Vol. 80/No. 34 September 12, 2016
The livelihoods of tens of thousands of retired miners and their dependents are under attack. The coal bosses are shutting down mines — especially union mines — throwing miners out of work and forcing those who remain to toil longer hours under worse conditions to keep up production and profits. They are using bankruptcy courts to get out of their obligations to miners’ health care and pensions.
This is a central front in the assault by the bosses and their government to make the working class pay for the growing crisis of their exploitative and oppressive capitalist system.
The Socialist Workers Party backs the miners and calls on working people to join the Sept. 8 rally by the United Mine Workers union in Washington, D.C. Both of us will be there to join in demanding that the U.S. government guarantee retirement funds and health benefits for coal miners.
Coal production in the U.S. in the first quarter this year dropped 17 percent compared to the previous quarter.
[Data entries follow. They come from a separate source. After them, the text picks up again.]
`config.mk`:
```
export PLATFORM = sky130hd
export DESIGN_NAME = pll_reference_select_control
export DESIGN_NICKNAME = d
export VERILOG_FILES = /design/src/verilog/refsel_pkg.sv /design/src/verilog/pll_reference_select_control.sv
export SDC_FILE = /design/constraint.sdc
export NUM_CORES = 1
export LEC_CHECK = 0
export CORE_UTILIZATION = 50
export CTS_CLUSTER_SIZE = 16
export DETAILED_ROUTE_END_ITERATION = 8
export DONT_BUFFER_PORTS = 1
export SLEW_MARGIN = 0
export SYNTH_ARGS = -nofsm -noshare
export SYNTH_HDL_FRONTEND = slang
export SYNTH_SLANG_ARGS = --single-unit
```
`constraint.sdc`:
```
create_clock -name i_mclk -period 2.18 [get_ports i_mclk]
set_input_delay 0 -clock i_mclk [delete_from_list [all_inputs] [get_ports i_mclk]]
set_output_delay 0 -clock i_mclk [all_outputs]
set_load 0.02 [all_outputs]
```
<file path="config.mk">
export PLATFORM = sky130hd
export DESIGN_NAME = stepper_axis_manual_command
export DESIGN_NICKNAME = d
export VERILOG_FILES = /design/src/logic/axis_cmd_pkg.sv /design/src/logic/stepper_axis_manual_command.sv
export SDC_FILE = /design/constraint.sdc
export NUM_CORES = 1
export LEC_CHECK = 0
export BUFFER_PORTS_ARGS = -buffer_cell sky130_fd_sc_hd__buf_2
export CAP_MARGIN = 20
export CORE_MARGIN = 2
export CORE_UTILIZATION = 50
export DETAILED_ROUTE_END_ITERATION = 16
export HOLD_SLACK_MARGIN = 0.05
export PLACE_DENSITY = 0.69
export SLEW_MARGIN = 20
export SYNTH_ARGS = -nofsm -noshare
export SYNTH_HDL_FRONTEND = slang
export SYNTH_SLANG_ARGS = --single-unit
</file>
<file path="constraint.sdc">
create_clock -name MCLK_I -period 10.52 [get_ports MCLK_I]
set_clock_uncertainty 0.05 [all_clocks]
set_input_delay 0 -clock MCLK_I [delete_from_list [all_inputs] [get_ports MCLK_I]]
set_output_delay 0 -clock MCLK_I [all_outputs]
set_load 0.01 [all_outputs]
</file>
But it’s not true that coal is on the verge of extinction.
Over the last 10 years coal output in the U.S. has leveled off, even as the capitalist bosses closed mines and slashed the workforce by about 50 percent over the past six years. In the early 1980s, “our normal workweek was basically 40 hours,” miner Howard Cook, 54, told WBUR radio in March. But in the last 10 years “it was more like a 60-hour week.” At the same time the mine bosses used more and more high-powered machinery that pulverizes rocks and increases silica dust in the air.
Through union battles, miners won and enforced safety and health on the job, including the right to withdraw from dangerous conditions. This virtually eliminated black lung disease. But as a result of the bosses’ offensive and attacks on the union, today it’s at the highest level since the early ’70s. We need to fight for workers control and the right of the union to shut down any mine that is unsafe.
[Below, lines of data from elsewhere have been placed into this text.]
File: config.mk
export PLATFORM = sky130hd
export DESIGN_NAME = uvm_mode_regs
export DESIGN_NICKNAME = d
export VERILOG_FILES = /design/src/design/uvm_pkg_regs.sv /design/src/design/uvm_mode_regs.sv
export SDC_FILE = /design/constraint.sdc
export NUM_CORES = 1
export LEC_CHECK = 0
export BUFFER_PORTS_ARGS = -buffer_cell sky130_fd_sc_hd__buf_2
export CORE_MARGIN = 2
export CORE_UTILIZATION = 35
export DETAILED_ROUTE_END_ITERATION = 8
export GPL_TIMING_DRIVEN = 0
export SLEW_MARGIN = 20
export SYNTH_ARGS = -nofsm -noshare
export SYNTH_HDL_FRONTEND = slang
export SYNTH_SLANG_ARGS = --single-unit
File: constraint.sdc
create_clock -name clk -period 1.7 [get_ports clk]
set_input_delay 0.085 -clock clk [delete_from_list [all_inputs] [get_ports clk]]
set_output_delay 0.085 -clock clk [all_outputs]
set_load 0.01 [all_outputs]
File: src/design/uvm_pkg_regs.sv
// Package holding offsets, reset values and timing constants for the mode registers.
package uvm_regs_pkg;

  // ==========================================================================
  // Configuration offsets
  // ==========================================================================
  localparam logic [7:0] UVM_OFF_BAR0 = 8'h10;
  localparam logic [7:0] UVM_OFF_BAR1 = 8'h11;
  localparam logic [7:0] UVM_OFF_BAR2 = 8'h12;
  localparam logic [7:0] UVM_OFF_BAR3 = 8'h13;
  localparam logic [7:0] UVM_OFF_MINGRANT = 8'h3e;
  localparam logic [7:0] UVM_OFF_MAX_LATENCY_HINT = 8'h3f;
  localparam logic [7:0] UVM_OFF_MODE1 = 8'h44;
  localparam logic [7:0] UVM_OFF_MODE2 = 8'h45;
  localparam logic [7:0] UVM_OFF_MODE3 = 8'h46;
  localparam logic [7:0] UVM_OFF_PMDBG_LO = 8'h48;
  localparam logic [7:0] UVM_OFF_PMDBG_HI = 8'h49;

  // ==========================================================================
  // Reset values
  // ==========================================================================
  localparam logic [7:0] UVM_RST_MAX_LATENCY_HINT = 8'h50;
  localparam logic [7:0] UVM_RST_MINGRANT = 8'h00;
  localparam logic [7:0] UVM_RST_MODE1 = 8'h2a;
  localparam logic [7:0] UVM_RST_MODE2 = 8'h00;
  localparam logic [7:0] UVM_RST_MODE3 = 8'h00;
  localparam logic [15:0] UVM_RST_PMDBG = 16'h0000;
  localparam logic [19:0] UVM_RST_BAR = 20'h00000;

  // ==========================================================================
  // Field positions
  // ==========================================================================
  localparam int UVM_M1_UNDERRUN = 6;
  localparam int UVM_M1_TRIPLE_N = 5;
  localparam int UVM_M1_WAKEUP = 4;
  localparam int UVM_M1_ALT_DMA = 3;
  localparam int UVM_M1_HALT = 2;
  localparam int UVM_M1_SLEEP_WS = 1;
  localparam int UVM_M1_SMALL_BUF = 0;
  localparam int UVM_M2_DLY_CLK = 7;
  localparam int UVM_M2_PORT_PWR = 5;
  localparam int UVM_M2_PM_MASK = 4;
  localparam int UVM_M2_RESUME = 3;
  localparam int UVM_M2_RESTORE = 2;
  localparam int UVM_M3_RESTORE_RDY = 0;

  // ==========================================================================
  // Timing and counts
  // ==========================================================================
  localparam int UVM_CLK_MHZ = 100;
  localparam int UVM_FS_MHZ = 12;
  localparam int UVM_FS_DIV = UVM_CLK_MHZ / UVM_FS_MHZ;
  localparam logic [3:0] UVM_FS_DIV_LAST = 4'(UVM_FS_DIV - 1);
  localparam logic [2:0] UVM_SUSP_CLKS = 3'h4;
  localparam logic [1:0] UVM_ERR_LIMIT = 2'h3;
  localparam logic [4:0] UVM_BUF_SMALL = 5'h10;
  localparam logic [5:0] UVM_BUF_LARGE = 6'h20;

endpackage

File: src/design/uvm_mode_regs.sv
// Mode register bank of the host controller with its control effects.
// Notes on behaviour
// - Max latency reads 50h at 3Fh.
// - First mode register resets to 2ah.
// - Bit 6 resets buffer pointer on underrun.
// - Bit 5 low: error after three events.
// - Bit 4 gates both wakeup control bits.
// - Bit 3 selects alternate DMA path.
// - Bit 2 halts buffer until next access.
// - Bit 1 allows waitstate write while no device is attached.
// - Bit 0: 16 byte region, else 32.
// - Second mode register resets to 00h.
// - Bit 7: four 12 MHz clocks before suspend.
// - Port power bit zero blocks bus drivers.
// - Bit 4 masks power management status.
// - Bit 3 drives resume in deep sleep.
// - Bit 2 restores registers after S3/S4.
// - Third register bit 0 restores after S3.
// - 16-bit reserved register at 48h, reset zero.
// - Operational block decoded at programmed base.
// - Wakeup enable plus resume signals wakeup.
`timescale 1ns/100ps
`default_nettype none

module uvm_mode_regs (
  // Clock and reset
  input wire logic clk,
  input wire logic arst_n,
  // Configuration byte port
  input wire logic cfg_wr,
  input wire logic cfg_rd,
  input wire logic [7:0] cfg_addr,
  input wire logic [7:0] cfg_wdata,
  output logic [7:0] cfg_rdata,
  // Memory decode for the operational block
  input wire logic [31:0] mem_addr,
  input wire logic mem_valid,
  output logic op_hit,
  // Controller events
  input wire logic data_underrun,
  input wire logic err_event,
  input wire logic buf_access,
  input wire logic no_device,
  input wire logic suspend_req,
  input wire logic resume_detect,
  input wire logic sleep_exit_s3,
  input wire logic sleep_exit_s4,
  input wire logic deep_sleep,
  input wire logic wake_connected_wr,
  input wire logic wake_enable_wr,
  input wire logic wake_wr,
  // Controls to the controller
  output logic buf_ptr_reset,
  output logic err_irq,
  output logic wakeup_connected_flag,
  output logic wakeup_enable_flag,
  output logic alternate_bus_data_path,
  output logic buffer_halted,
  output logic sleep_ws_write_ok,
  output logic [5:0] buf_region_bytes,
  output logic fs_clk_out,
  output logic suspend_enter,
  output logic port_drive_en,
  output logic pm_status_masked,
  output logic resume_drive,
  output logic restore_start,
  output logic wakeup_signal
);

  // ==========================================================================
  // State
  // ==========================================================================
  typedef enum logic [1:0] {UVM_S_IDLE, UVM_S_CLOCKS, UVM_S_SUSP} uvm_susp_t;

  typedef struct packed {
    logic [7:0] mode1;
    logic [7:0] mode2;
    logic [7:0] mode3;
    logic [15:0] pmdbg;
    logic [19:0] bar;
    logic [7:0] rdata;
    logic [1:0] err_cnt;
    logic halted;
    logic [3:0] div;
    logic [2:0] clk_cnt;
    uvm_susp_t susp;
    logic ptr_rst;
    logic irq;
    logic wk_conn;
    logic wk_en;
    logic fs_clk;
    logic susp_out;
    logic restore;
    logic wake;
    logic hit;
    logic [5:0] region;
    logic ws_ok;
    logic resume_drv;
  } uvm_state_t;

  uvm_state_t s_q;
  uvm_state_t s_d;

  function automatic logic [7:0] uvm_bar_byte(input logic [19:0] b,
                                              input logic [1:0] idx);
    logic [31:0] w;
    w = {b, 12'h000};
    uvm_bar_byte = w[8*idx +: 8];
  endfunction

  // ==========================================================================
  // Next state
  // ==========================================================================
  always_comb
  begin
    s_d = s_q;
    s_d.ptr_rst = 1'b0;
    s_d.irq = 1'b0;
    s_d.restore = 1'b0;
    s_d.wake = 1'b0;
    // Register writes; reserved bits simply store.
    if (cfg_wr)
    begin
      case (cfg_addr)
        uvm_regs_pkg::UVM_OFF_MODE1: s_d.mode1 = cfg_wdata;
        uvm_regs_pkg::UVM_OFF_MODE2: s_d.mode2 = cfg_wdata;
        uvm_regs_pkg::UVM_OFF_MODE3: s_d.mode3 = cfg_wdata;
        uvm_regs_pkg::UVM_OFF_PMDBG_LO: s_d.pmdbg[7:0] = cfg_wdata;
        uvm_regs_pkg::UVM_OFF_PMDBG_HI: s_d.pmdbg[15:8] = cfg_wdata;
        uvm_regs_pkg::UVM_OFF_BAR1: s_d.bar[3:0] = cfg_wdata[7:4];
        uvm_regs_pkg::UVM_OFF_BAR2: s_d.bar[11:4] = cfg_wdata;
        uvm_regs_pkg::UVM_OFF_BAR3: s_d.bar[19:12] = cfg_wdata;
        default: ;
      endcase
    end
    // Read data; unmapped offsets read zero.
    case (cfg_addr)
      uvm_regs_pkg::UVM_OFF_MAX_LATENCY_HINT:
        s_d.rdata = uvm_regs_pkg::UVM_RST_MAX_LATENCY_HINT;
      uvm_regs_pkg::UVM_OFF_MINGRANT:
        s_d.rdata = uvm_regs_pkg::UVM_RST_MINGRANT;
      uvm_regs_pkg::UVM_OFF_MODE1: s_d.rdata = s_q.mode1;
      uvm_regs_pkg::UVM_OFF_MODE2: s_d.rdata = s_q.mode2;
      uvm_regs_pkg::UVM_OFF_MODE3: s_d.rdata = s_q.mode3;
      uvm_regs_pkg::UVM_OFF_PMDBG_LO: s_d.rdata = s_q.pmdbg[7:0];
      uvm_regs_pkg::UVM_OFF_PMDBG_HI: s_d.rdata = s_q.pmdbg[15:8];
      uvm_regs_pkg::UVM_OFF_BAR0: s_d.rdata = uvm_bar_byte(s_q.bar, 2'h0);
      uvm_regs_pkg::UVM_OFF_BAR1: s_d.rdata = uvm_bar_byte(s_q.bar, 2'h1);
      uvm_regs_pkg::UVM_OFF_BAR2: s_d.rdata = uvm_bar_byte(s_q.bar, 2'h2);
      uvm_regs_pkg::UVM_OFF_BAR3: s_d.rdata = uvm_bar_byte(s_q.bar, 2'h3);
      default: s_d.rdata = 8'h00;
    endcase
    if (!cfg_rd)
      s_d.rdata = s_q.rdata;
    // Memory decode of the 4K operational window.
    s_d.hit = mem_valid && (mem_addr[31:12] == s_q.bar);
    // Underrun resets the buffer pointer when enabled.
    s_d.ptr_rst = data_underrun
      && s_q.mode1[uvm_regs_pkg::UVM_M1_UNDERRUN];
    // Error reporting, immediate or after three in a row.
    if (err_event)
    begin
      if (s_q.mode1[uvm_regs_pkg::UVM_M1_TRIPLE_N])
        s_d.irq = 1'b1;
      else if (s_q.err_cnt == uvm_regs_pkg::UVM_ERR_LIMIT - 2'h1)
      begin
        s_d.irq = 1'b1;
        s_d.err_cnt = 2'h0;
      end
      else
        s_d.err_cnt = s_q.err_cnt + 2'h1;
    end
    // Wakeup control bits only live while enabled.
    if (wake_wr)
    begin
      s_d.wk_conn = wake_connected_wr;
      s_d.wk_en = wake_enable_wr;
    end
    if (!s_q.mode1[uvm_regs_pkg::UVM_M1_WAKEUP])
    begin
      s_d.wk_conn = 1'b0;
      s_d.wk_en = 1'b0;
    end
    s_d.wake = s_q.wk_en && resume_detect;
    // Writing the halt bit stops the buffer until its next access.
    if (buf_access)
      s_d.halted = 1'b0;
    if (cfg_wr && cfg_addr == uvm_regs_pkg::UVM_OFF_MODE1
        && cfg_wdata[uvm_regs_pkg::UVM_M1_HALT])
      s_d.halted = 1'b1;
    // Restore after sleep exit.
    s_d.restore = (sleep_exit_s3
      && (s_q.mode3[uvm_regs_pkg::UVM_M3_RESTORE_RDY]
          || s_q.mode2[uvm_regs_pkg::UVM_M2_RESTORE]))
      || (sleep_exit_s4
          && s_q.mode2[uvm_regs_pkg::UVM_M2_RESTORE]);
    // Registered controls, some qualified by the controller's state.
    s_d.region = s_d.mode1[uvm_regs_pkg::UVM_M1_SMALL_BUF]
      ? {1'b0, uvm_regs_pkg::UVM_BUF_SMALL}
      : uvm_regs_pkg::UVM_BUF_LARGE;
    s_d.ws_ok = s_d.mode1[uvm_regs_pkg::UVM_M1_SLEEP_WS] && no_device;
    s_d.resume_drv = s_d.mode2[uvm_regs_pkg::UVM_M2_RESUME]
      && deep_sleep;
    // Full speed clock divider and suspend entry.
    s_d.div = (s_q.div == uvm_regs_pkg::UVM_FS_DIV_LAST) ? 4'h0
      : s_q.div + 4'h1;
    case (s_q.susp)
      UVM_S_IDLE:
      begin
        s_d.susp_out = 1'b0;
        s_d.fs_clk = 1'b0;
        if (suspend_req)
        begin
          if (s_q.mode2[uvm_regs_pkg::UVM_M2_DLY_CLK])
          begin
            s_d.susp = UVM_S_CLOCKS;
            s_d.clk_cnt = 3'h0;
            s_d.div = 4'h0;
          end
          else
          begin
            s_d.susp = UVM_S_SUSP;
            s_d.susp_out = 1'b1;
          end
        end
      end
      UVM_S_CLOCKS:
      begin
        if (s_q.div == 4'h0)
          s_d.fs_clk = 1'b1;
        else if (s_q.div == 4'(uvm_regs_pkg::UVM_FS_DIV / 2))
          s_d.fs_clk = 1'b0;
        if (s_q.div == uvm_regs_pkg::UVM_FS_DIV_LAST)
        begin
          s_d.clk_cnt = s_q.clk_cnt + 3'h1;
          if (s_q.clk_cnt == uvm_regs_pkg::UVM_SUSP_CLKS - 3'h1)
          begin
            s_d.susp = UVM_S_SUSP;
            s_d.susp_out = 1'b1;
          end
        end
      end
      UVM_S_SUSP:
      begin
        s_d.fs_clk = 1'b0;
        if (!suspend_req)
        begin
          s_d.susp = UVM_S_IDLE;
          s_d.susp_out = 1'b0;
        end
      end
      default: s_d.susp = UVM_S_IDLE;
    endcase
  end

  always_ff @(posedge clk or negedge arst_n)
  begin
    if (!arst_n)
    begin
      s_q <= '0;
      s_q.mode1 <= uvm_regs_pkg::UVM_RST_MODE1;
      s_q.mode2 <= uvm_regs_pkg::UVM_RST_MODE2;
      s_q.mode3 <= uvm_regs_pkg::UVM_RST_MODE3;
      s_q.pmdbg <= uvm_regs_pkg::UVM_RST_PMDBG;
      s_q.bar <= uvm_regs_pkg::UVM_RST_BAR;
      s_q.region <= uvm_regs_pkg::UVM_BUF_LARGE;
      s_q.susp <= UVM_S_IDLE;
    end
    else
      s_q <= s_d;
  end

  // ==========================================================================
  // Outputs
  // ==========================================================================
  // Every output is a register bit or a registered field of the state.
  assign cfg_rdata = s_q.rdata;
  assign op_hit = s_q.hit;
  assign buf_ptr_reset = s_q.ptr_rst;
  assign err_irq = s_q.irq;
  assign wakeup_connected_flag = s_q.wk_conn;
  assign wakeup_enable_flag = s_q.wk_en;
  assign alternate_bus_data_path =
    s_q.mode1[uvm_regs_pkg::UVM_M1_ALT_DMA];
  assign buffer_halted = s_q.halted;
  assign sleep_ws_write_ok = s_q.ws_ok;
  assign buf_region_bytes = s_q.region;
  assign fs_clk_out = s_q.fs_clk;
  assign suspend_enter = s_q.susp_out;
  assign port_drive_en = s_q.mode2[uvm_regs_pkg::UVM_M2_PORT_PWR];
  assign pm_status_masked = s_q.mode2[uvm_regs_pkg::UVM_M2_PM_MASK];
  assign resume_drive = s_q.resume_drv;
  assign restore_start = s_q.restore;
  assign wakeup_signal = s_q.wake;
endmodule

`default_nettype wire

==> metrics.log <==
INFO  metric vias = 3409
INFO  metric layout.area.seq = 2310 um^2
INFO  metric post_synth_top_flop = sky130_fd_sc_hd__dfrtp_1
INFO  metric place_congestion = 0.839
INFO  metric synthesis.area = 4660 um^2
INFO  metric path_cells = inv_1 > ha_2 > nand3_2 > a21o_1 > o21ai_0 > a22o_1
INFO  metric synthesis.yosys.warnings = 0
INFO  metric fin_crit = 1.60 ns
INFO  metric io_buffers = 73
INFO  metric design.core.area = 13100 um^2
INFO  metric initial_core_util = 0.355
INFO  metric pin_count_of_the_biggest_net_entering_global_routing = 69
INFO  metric cts-root-buf = sky130_fd_sc_hd__clkbuf_16
INFO  metric required = 1.98 ns
INFO  metric cell_area_after_layout = 5740 um^2
INFO  metric synth_xor_xnor_area_share = 0.0413
INFO  metric hp-class = in2reg
INFO  metric crit_path_start_kind = register
INFO  metric cts.htree.levels = 3
INFO  metric grt_setup_unrepaired = no
INFO  metric floorplan_die_area = 14300 um^2
INFO  metric floorplan.die.width = 119 um
INFO  metric timing.final.max_slew_violations = 0
INFO  metric edff_count_synth = 0
INFO  metric finalNetCount = 567
INFO  metric drt-total-wl = 11800 um
INFO  metric pre_antenna_drt_iters = 4
INFO  metric placed_area = 5290 um^2
INFO  metric finalHoldViolCount = 0
INFO  metric finalCritPeriodShare = 0.939
INFO  metric grt_pass1_vias = 3471
INFO  metric count_of_different_cell_masters_after_synthesis = 54
INFO  metric synth_simple_gate_area_share = 0.111
INFO  metric worstPathMaxFanout = 7
INFO  metric worst_ep_arrival_time = 1.88 ns
INFO  metric synth-seq-cells = 92
INFO  metric max_clock_freq = 626 MHz
INFO  metric cts.reportedPaths.clkPinSlew = 0.06 ns
INFO  metric status = finished clean
INFO  metric timing.hold.ws = 0.0142 ns
INFO  metric area.growth.synth_to_final = 23.1%
INFO  metric slew_headroom = 0.590
INFO  metric diodes = 0
INFO  metric vdd_ir_drop_max = 0.653 mV
INFO  metric global_route_wire_length_before_repair = 19000 um
INFO  metric setup_slack = 0.103 ns
INFO  metric max_capacitance_violation_count = 0
INFO  metric postRouteAntennaNets = 0
INFO  metric tritoncts.num_buffers = 9
INFO  metric viasPerCell = 5.04
INFO  metric slowest_stage = sky130_fd_sc_hd__dfrtp_1
INFO  metric floorplan_row_count = 42
INFO  metric filler_cell_count = 1265
INFO  metric post-route-drc-count = 0
INFO  metric cts.path.max_buffers = 2
INFO  metric worst_slew_pin_slew = 0.616 ns
INFO  metric antenna_found_initial = 0
INFO  metric pwr_density_cell = 969 nW/um^2
INFO  metric ios = 94
INFO  metric layout.cells.most_common_list = 88 x sky130_fd_sc_hd__dfrtp_1, 78 x sky130_fd_sc_hd__buf_2, 58 x sky130_fd_sc_hd__mux2_2
INFO  metric cts.sink_count = 92
INFO  metric multiInputGateArea = 2140 um^2
INFO  metric synthCells = 398
INFO  metric setup_viol_count_final = 0
INFO  metric layout_commonest_cell = sky130_fd_sc_hd__dfrtp_1
INFO  metric grt_total_ovfl = 0
INFO  metric clk_skew = 0.00847 ns
INFO  metric hpwl = 8620 um
INFO  metric worstPathBufferInverterCount = 1
INFO  metric max_stage_delay = 0.40 ns
INFO  metric drt-initial-drc-count = 162
INFO  metric p_leak = 2.76 nW
INFO  metric final_core_area_utilization = 0.437
INFO  metric global_route.usage.total = 0.177
INFO  metric post_drt_wl_per_cell = 17.5 um
INFO  metric clock_tree_from_tritoncts = done
INFO  metric die-height = 119 um
INFO  metric setup_tns = 0 ns
INFO  metric synthMuxAreaShare = 0.176
INFO  metric postSynth.asyncResetShare = 1.00
INFO  metric placement.setup.worst_slack = -0.261 ns
INFO  metric syn-mean-instance-area = 11.7 um^2
INFO  metric cpLargestDelayFamily = compound AO/OA/AOI/OAI gates
INFO  metric post_synthesis_adder_cell_area_fraction = 0.0188
INFO  metric critical_path_class = reg2reg
INFO  metric clock_latency_on_the_worst_skew_pair = 0.35 ns
INFO  metric drive_gt1_frac = 0.380
INFO  metric compound_cell_area_share_of_the_yosys_netlist = 0.105
INFO  metric endpoint_kind = register
INFO  metric combinational_family_with_the_most_area_after_synthesis = multiplexers
INFO  metric seq_total_area_yosys = 0.495
## sequential cells by signal (all words and copies together), names as in the netlist
register / count
err_irq: 1
resume_drive: 1
buf_ptr_reset: 1
port_drive_en: 1
buf_region_bytes: 1
op_hit: 1
wakeup_signal: 1
cfg_rdata: 8
sleep_ws_write_ok: 1
buffer_halted: 1
restore_start: 1
pm_status_masked: 1
s_q: 68
wakeup_connected_flag: 1
suspend_enter: 1
fs_clk_out: 1
alternate_bus_data_path: 1
wakeup_enable_flag: 1
## metal layers
metal / vias to the layer above / share of wire / GRT usage
li1: 1610 / - / -
met1: 1680 / 0.45 / 0.234
met2: 100 / 0.47 / 0.272
met3: 19 / 0.066 / 0.0498
met4: 0 / 0.021 / 0.0743
met5: - / 0 / 0
## stage by stage
step | total power, W | instances
after floorplan | 0.00302 | 401
after global placement | 0.00328 | 650
after detailed placement | 0.00335 | 651
after CTS | 0.00561 | 678
after global routing | 0.00583 | 676
final | 0.00556 | 676
## final timing paths
kind	endpoint	slack, ns	depth (start not counted)	from
max in group asynchronous	buf_region_bytes[5]	0.89	3	arst_n
min in group asynchronous	s_q[21]	0.16	2	arst_n
min reg2reg	buf_region_bytes[5]	0.47	1	s_q[89]
max reg2reg	s_q[19]	0.10	6	s_q[17]
max	s_q[19]	0.10	6	s_q[17]
min	wakeup_enable_flag	0.01	3	wake_enable_wr
## repair_timing
item	in CTS	in global routing
setup endpoints to repair	0	10
endpoints found under the hold margin	96	0
resized for setup	0	6
buffers inserted	0	0
hold buffers	11	0
## cell families (layout without fill, tap and decap cells)
logic type / Yosys count / after routing
AO/OA/AOI/OAI: 71 / 71
XOR/XNOR: 22 / 22
adder cells (fa/ha/maj): 7 / 7
buffers and inverters: 46 / 145
flip-flops: 92 / 92
multiplexers: 74 / 74
other: 1 / 4
AND/OR/NAND/NOR: 85 / 85
## final cells by class
cell class | instances | area share
plain buffers | 26 | 0.0303
inverters | 19 | 0.0124
repair buffers | 84 | 0.0870
well taps | 176 | 0.0384
multi-input cells | 263 | 0.372
flip-flops and latches | 92 | 0.402
clock inverters | 4 | 0.0126
clock buffers | 12 | 0.0447
## power breakdown
group          leakage, nW  total, W  internal, W  switching (W)
Clock                0.159   0.00222      0.00137       0.000852
Sequential            1.24   0.00249      0.00236       0.000133
Combinational         1.36  0.000853     0.000388       0.000465
## Yosys cell counts (2+ instances only)
cell type	number	share of area
sky130_fd_sc_hd__dfrtp_1	88	0.47
sky130_fd_sc_hd__a21oi_1	5	0.0054
sky130_fd_sc_hd__nand4_1	3	0.0040
sky130_fd_sc_hd__a22oi_1	7	0.011
sky130_fd_sc_hd__ha_1	7	0.019
sky130_fd_sc_hd__nand3b_1	2	0.0032
sky130_fd_sc_hd__mux2i_1	15	0.032
sky130_fd_sc_hd__a31oi_1	5	0.0067
sky130_fd_sc_hd__nand3_2	3	0.0064
sky130_fd_sc_hd__nor2b_1	7	0.0094
sky130_fd_sc_hd__a22o_1	7	0.013
sky130_fd_sc_hd__nand3_1	9	0.0097
sky130_fd_sc_hd__a221oi_1	2	0.0038
sky130_fd_sc_hd__nor2_1	8	0.0064
sky130_fd_sc_hd__xnor2_1	12	0.023
sky130_fd_sc_hd__o31ai_1	3	0.0048
sky130_fd_sc_hd__o22ai_1	15	0.020
sky130_fd_sc_hd__nand2b_1	3	0.0040
sky130_fd_sc_hd__a2bb2oi_1	5	0.0094
sky130_fd_sc_hd__dfstp_2	4	0.023
sky130_fd_sc_hd__o21ai_0	11	0.012
sky130_fd_sc_hd__nand3_4	2	0.0075
sky130_fd_sc_hd__buf_6	2	0.0048
sky130_fd_sc_hd__and2_1	8	0.011
sky130_fd_sc_hd__nand2_1	24	0.019
sky130_fd_sc_hd__buf_2	6	0.0064
sky130_fd_sc_hd__mux2_2	58	0.14
sky130_fd_sc_hd__clkbuf_1	5	0.0040
sky130_fd_sc_hd__xor2_1	10	0.019
sky130_fd_sc_hd__nor4_1	3	0.0040
sky130_fd_sc_hd__nor3_1	4	0.0043
sky130_fd_sc_hd__a21boi_0	2	0.0032
sky130_fd_sc_hd__inv_1	19	0.015
sky130_fd_sc_hd__buf_4	14	0.023
## tightest hold or removal path, cell delays in order
cell and delay (ns):
sky130_fd_sc_hd__buf_2 0.08, sky130_fd_sc_hd__mux2i_1 0.06, sky130_fd_sc_hd__nor2b_1 0.10
Power figures use the tool's default switching activity.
As part of our campaign, we have been going door to door in West Virginia, Utah, Kentucky, Alabama and Illinois — and in towns small and large from coast to coast — talking to working people about the capitalist economic crisis. Working people face the same problems around the world and need solidarity.
Over the last several decades, unions won pensions and health care tied to the profits of their individual companies. The latest wave of mining bankruptcies underscores why we need to fight for something different — government-funded guaranteed health care and pensions for all, regardless of where you work.
The capitalist candidates and parties have no solution.
Hillary Clinton showed her scorn for working people, proclaiming, “We’re going to put a lot of coal miners” out of work.
Donald Trump claims he will bring back coal jobs. But when he visits coal country he holds closed-door meetings with the same mine bosses who are closing mines, scuttling safety, pushing forced overtime, and using the bankruptcy scam to tear up union contracts.
It’s true that generating energy from fossil fuels in pursuit of profit is detrimental to both the health of the workers involved and to the natural environment in which we live and labor.
Today one-third of the world does not have electricity, a basic requirement for reading, culture and political struggle. Miners will lead the fight for safe energy that is cleaner to meet the needs of workers around the world, while assuring jobs for all that are productive and socially worthwhile.
Actions like the Sept. 8 rally are an example of the solidarity the labor movement needs to organize, fight and push back the bosses unrelenting offensive. As working people organize to stand up to defend our interests, we learn that we are capable of countering the dog-eat-dog system of capitalism. That we can build a powerful movement of workers and farmers to take political power out of the hands of the propertied rulers and open the road to organizing a society based on human needs, not profits.